Gdy kilka lat temu firma Novation wypuściła na rynek Launchpad, okazało się, że skrajnie minimalistyczny design, maksymalna prostota obsługi i przystępna cena były cechami trafiającymi prosto w serca większości potencjalnych użytkowników. Kontrolery te sprzedawały się więc jak ciepłe bułeczki i z czasem doczekały się kilku młodszych braci. Niestety, jak na razie żaden z nich nie powtórzył sukcesu oryginalnego Launchpada. Sytuacja ta może jednak niedługo ulec zmianie za sprawą zaprezentowanego wczoraj w nocy kontrolera Launch Control XL.

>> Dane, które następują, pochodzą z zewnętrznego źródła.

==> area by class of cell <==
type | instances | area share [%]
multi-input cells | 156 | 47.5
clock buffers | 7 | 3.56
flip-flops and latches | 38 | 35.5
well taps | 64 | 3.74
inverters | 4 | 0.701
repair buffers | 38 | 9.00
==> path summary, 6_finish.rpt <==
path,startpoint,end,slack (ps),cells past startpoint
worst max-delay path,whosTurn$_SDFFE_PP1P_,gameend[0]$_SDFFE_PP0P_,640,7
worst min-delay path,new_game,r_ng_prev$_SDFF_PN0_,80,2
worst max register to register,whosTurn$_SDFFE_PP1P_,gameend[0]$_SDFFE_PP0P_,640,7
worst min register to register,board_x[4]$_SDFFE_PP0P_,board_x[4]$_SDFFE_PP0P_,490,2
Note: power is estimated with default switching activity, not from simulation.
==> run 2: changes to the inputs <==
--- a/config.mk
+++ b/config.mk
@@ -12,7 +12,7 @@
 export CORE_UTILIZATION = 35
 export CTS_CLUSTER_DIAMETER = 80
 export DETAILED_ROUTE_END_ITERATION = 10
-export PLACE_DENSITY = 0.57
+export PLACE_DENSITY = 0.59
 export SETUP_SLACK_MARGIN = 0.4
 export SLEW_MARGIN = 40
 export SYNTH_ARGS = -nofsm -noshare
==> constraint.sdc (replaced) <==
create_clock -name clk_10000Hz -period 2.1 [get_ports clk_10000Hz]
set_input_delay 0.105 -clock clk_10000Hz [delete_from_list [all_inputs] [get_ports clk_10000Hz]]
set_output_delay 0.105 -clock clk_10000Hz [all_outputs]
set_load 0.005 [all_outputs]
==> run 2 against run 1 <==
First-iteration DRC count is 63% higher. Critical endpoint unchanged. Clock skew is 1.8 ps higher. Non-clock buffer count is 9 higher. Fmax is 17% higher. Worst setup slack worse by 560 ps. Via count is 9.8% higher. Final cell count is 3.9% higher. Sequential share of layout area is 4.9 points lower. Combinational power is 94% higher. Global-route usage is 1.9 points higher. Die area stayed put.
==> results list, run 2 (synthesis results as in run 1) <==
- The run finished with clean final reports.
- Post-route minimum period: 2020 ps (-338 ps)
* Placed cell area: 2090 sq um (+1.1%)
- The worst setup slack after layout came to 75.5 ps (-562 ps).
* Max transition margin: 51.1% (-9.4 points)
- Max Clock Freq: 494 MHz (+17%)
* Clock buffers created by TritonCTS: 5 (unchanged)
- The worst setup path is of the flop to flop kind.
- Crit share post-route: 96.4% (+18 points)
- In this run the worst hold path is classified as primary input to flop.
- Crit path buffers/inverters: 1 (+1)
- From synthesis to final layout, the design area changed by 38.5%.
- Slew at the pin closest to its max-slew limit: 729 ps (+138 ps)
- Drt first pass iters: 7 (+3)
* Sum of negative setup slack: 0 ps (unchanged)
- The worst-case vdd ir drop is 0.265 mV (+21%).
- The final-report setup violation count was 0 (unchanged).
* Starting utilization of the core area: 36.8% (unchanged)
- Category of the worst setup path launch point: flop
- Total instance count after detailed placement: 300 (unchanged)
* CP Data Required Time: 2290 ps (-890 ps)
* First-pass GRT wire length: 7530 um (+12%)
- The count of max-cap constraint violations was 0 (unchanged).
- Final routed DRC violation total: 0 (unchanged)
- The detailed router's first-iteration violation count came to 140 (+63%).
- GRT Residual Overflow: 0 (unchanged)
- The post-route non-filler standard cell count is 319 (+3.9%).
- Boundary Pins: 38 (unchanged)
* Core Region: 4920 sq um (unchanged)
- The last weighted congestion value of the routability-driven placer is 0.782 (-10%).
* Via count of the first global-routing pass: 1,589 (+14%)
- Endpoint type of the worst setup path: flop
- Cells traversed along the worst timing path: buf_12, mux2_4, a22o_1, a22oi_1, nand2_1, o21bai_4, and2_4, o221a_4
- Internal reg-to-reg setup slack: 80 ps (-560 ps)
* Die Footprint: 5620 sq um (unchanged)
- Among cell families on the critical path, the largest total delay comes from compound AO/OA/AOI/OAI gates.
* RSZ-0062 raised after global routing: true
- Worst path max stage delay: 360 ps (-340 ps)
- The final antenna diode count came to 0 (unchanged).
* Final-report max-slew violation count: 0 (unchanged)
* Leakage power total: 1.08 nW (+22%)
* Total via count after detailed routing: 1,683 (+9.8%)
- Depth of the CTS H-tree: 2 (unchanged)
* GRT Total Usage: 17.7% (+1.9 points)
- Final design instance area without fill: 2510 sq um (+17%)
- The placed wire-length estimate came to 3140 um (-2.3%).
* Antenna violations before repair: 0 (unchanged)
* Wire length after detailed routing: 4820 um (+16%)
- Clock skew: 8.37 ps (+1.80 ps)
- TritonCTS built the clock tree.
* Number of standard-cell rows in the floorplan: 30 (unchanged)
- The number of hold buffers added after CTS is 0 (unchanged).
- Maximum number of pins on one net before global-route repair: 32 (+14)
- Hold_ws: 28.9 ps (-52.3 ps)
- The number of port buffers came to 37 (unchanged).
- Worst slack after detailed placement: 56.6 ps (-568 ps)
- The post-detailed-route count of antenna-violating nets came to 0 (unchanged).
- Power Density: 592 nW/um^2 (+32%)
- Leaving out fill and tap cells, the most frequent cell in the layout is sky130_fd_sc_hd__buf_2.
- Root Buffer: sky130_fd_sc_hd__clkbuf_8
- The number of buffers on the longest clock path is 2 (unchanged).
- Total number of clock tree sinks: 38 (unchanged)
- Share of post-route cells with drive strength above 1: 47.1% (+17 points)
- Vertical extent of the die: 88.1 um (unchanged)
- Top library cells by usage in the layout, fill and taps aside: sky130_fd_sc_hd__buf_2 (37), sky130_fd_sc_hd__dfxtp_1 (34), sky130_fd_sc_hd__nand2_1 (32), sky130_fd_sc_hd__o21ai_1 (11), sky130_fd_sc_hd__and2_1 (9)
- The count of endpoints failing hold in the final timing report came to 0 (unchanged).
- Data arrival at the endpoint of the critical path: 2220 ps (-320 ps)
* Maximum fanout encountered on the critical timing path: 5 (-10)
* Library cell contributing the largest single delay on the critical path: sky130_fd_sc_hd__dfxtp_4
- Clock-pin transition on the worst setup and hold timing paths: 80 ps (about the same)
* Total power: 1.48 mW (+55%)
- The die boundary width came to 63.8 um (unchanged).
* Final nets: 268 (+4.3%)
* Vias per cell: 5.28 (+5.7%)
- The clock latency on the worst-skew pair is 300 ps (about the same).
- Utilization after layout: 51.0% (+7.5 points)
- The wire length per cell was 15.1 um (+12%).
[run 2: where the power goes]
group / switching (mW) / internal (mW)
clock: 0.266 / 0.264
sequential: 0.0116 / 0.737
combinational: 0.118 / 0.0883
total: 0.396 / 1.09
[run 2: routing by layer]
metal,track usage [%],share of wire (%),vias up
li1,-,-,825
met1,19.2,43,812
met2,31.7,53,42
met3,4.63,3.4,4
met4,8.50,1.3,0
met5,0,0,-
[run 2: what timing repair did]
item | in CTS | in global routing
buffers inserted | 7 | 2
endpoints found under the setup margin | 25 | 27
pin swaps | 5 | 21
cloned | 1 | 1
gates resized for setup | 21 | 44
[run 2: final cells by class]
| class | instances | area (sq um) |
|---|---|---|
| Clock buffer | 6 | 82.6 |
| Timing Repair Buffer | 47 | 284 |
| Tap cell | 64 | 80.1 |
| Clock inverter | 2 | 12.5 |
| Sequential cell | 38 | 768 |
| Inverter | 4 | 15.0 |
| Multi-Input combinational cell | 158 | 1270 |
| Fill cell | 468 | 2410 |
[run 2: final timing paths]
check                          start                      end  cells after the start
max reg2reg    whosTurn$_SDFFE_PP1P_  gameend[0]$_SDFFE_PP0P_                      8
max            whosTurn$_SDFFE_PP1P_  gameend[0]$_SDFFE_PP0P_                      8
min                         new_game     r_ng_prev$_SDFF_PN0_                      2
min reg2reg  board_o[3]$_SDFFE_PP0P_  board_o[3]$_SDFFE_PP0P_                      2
[src/rtl/rf_wb_arbiter.sv]
// Round-robin arbiter sharing the register file's single write port between
// the ALU pipe (req0) and the multi-cycle unit (req1), plus RAW scoreboard.
// Ports:
//   clk, rst_n                        clock, async active-low reset
//   req0_valid/ready/a/data           ALU writeback handshake
//   req1_valid/ready/a/data           mul/div/load writeback handshake
//   rsv_valid/ready/a                 destination reservation from issue
//   chk_a1, chk_a2 -> hazard1, hazard2 RAW hazard check on read addresses
//   write_en/write_a/write_data       registered register-file write port
//   sb_err                            sticky scoreboard underflow flag
module rf_wb_arbiter
    import rf_pkg::*;
(
    input  logic          clk,
    input  logic          rst_n,
    input  logic          req0_valid,
    output logic          req0_ready,
    input  logic [AW-1:0] req0_a,
    input  logic [DW-1:0] req0_data,
    input  logic          req1_valid,
    output logic          req1_ready,
    input  logic [AW-1:0] req1_a,
    input  logic [DW-1:0] req1_data,
    input  logic          rsv_valid,
    output logic          rsv_ready,
    input  logic [AW-1:0] rsv_a,
    input  logic [AW-1:0] chk_a1,
    input  logic [AW-1:0] chk_a2,
    output logic          hazard1,
    output logic          hazard2,
    output logic          write_en,
    output logic [AW-1:0] write_a,
    output logic [DW-1:0] write_data,
    output logic          sb_err
);

    logic          last_grant_q, last_grant_d;
    logic          write_en_q, write_en_d;
    logic [AW-1:0] write_a_q, write_a_d;
    logic [DW-1:0] write_data_q, write_data_d;
    logic          grant0, grant1, grant_any;
    wb_req_t       win;

    // Grant and next-state: on a tie the requester that did not win last goes.
    always_comb begin
        grant0       = req0_valid && (!req1_valid || last_grant_q);
        grant1       = req1_valid && (!req0_valid || !last_grant_q);
        grant_any    = grant0 || grant1;
        win          = grant1 ? wb_req_t'{a: req1_a, data: req1_data}
                              : wb_req_t'{a: req0_a, data: req0_data};
        last_grant_d = last_grant_q;
        write_en_d   = 1'b0;
        write_a_d    = write_a_q;
        write_data_d = write_data_q;
        if (grant_any) begin
            last_grant_d = grant1;
            write_a_d    = win.a;
            write_data_d = win.data;
            // Writes to R0 are consumed but never reach the register file.
            write_en_d   = (win.a != REG_ZERO);
        end
    end

    always_ff @(posedge clk or negedge rst_n) begin
        if (!rst_n) begin
            last_grant_q <= 1'b1;
            write_en_q   <= 1'b0;
            write_a_q    <= '0;
            write_data_q <= '0;
        end else begin
            last_grant_q <= last_grant_d;
            write_en_q   <= write_en_d;
            write_a_q    <= write_a_d;
            write_data_q <= write_data_d;
        end
    end

    assign req0_ready = grant0;
    assign req1_ready = grant1;
    assign write_en   = write_en_q;
    assign write_a    = write_a_q;
    assign write_data = write_data_q;

    rf_scoreboard u_sb (
        .clk         (clk),
        .rst_n       (rst_n),
        .rsv_valid_i (rsv_valid),
        .rsv_a_i     (rsv_a),
        .rsv_ready_o (rsv_ready),
        .rel_valid_i (grant_any),
        .rel_a_i     (win.a),
        .chk_a1_i    (chk_a1),
        .chk_a2_i    (chk_a2),
        .hazard1_o   (hazard1),
        .hazard2_o   (hazard2),
        .sb_err_o    (sb_err)
    );

endmodule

Jak sama nazwa wskazuje mamy tu do czynienia z powiększoną wersją opisywanego na naszych łamach mniej więcej rok temu kompaktowego kontrolera Launch Control. O ile poprzedni model ograniczał się do 16 potencjometrów i 8 przycisków, to w wersji XL znajdziemy już 24 pokrętła, 8 faderów i 16 przycisków (plus oczywiście klawisze funkcyjne), co powinno w zupełności pokryć potrzeby Liveactowców i osób poszukujących niewielkiego kontrolera do pracy studyjnej (zwłaszcza jeśli gotowe skrypty dołączone do kontrolera okażą się trzymać poziom poprzednika). Osoby marzące o jeszcze większej ilości kontrolek z pewnością ucieszy fakt, iż podobnie jak to miało miejsce w przypadku Launchpada, tak i Launch Control XL umożliwia jednoczesną współpracę kilku egzemplarzy.
Tradycyjnie już w zestawie z kontrolerem znajdziemy oprogramowanie Ableton Live w wersji Lite i paczkę sampli od Loopmasters. Do sprzedaży trafi on najprawdopodobniej pod koniec lata a plotka głosi, iż sugerowana cena wyniesie 160 funtów szterlingów, czyli około 840 złotych, co wydaje się być dość wysoką kwotą jak na urządzenie z serii „Launch”.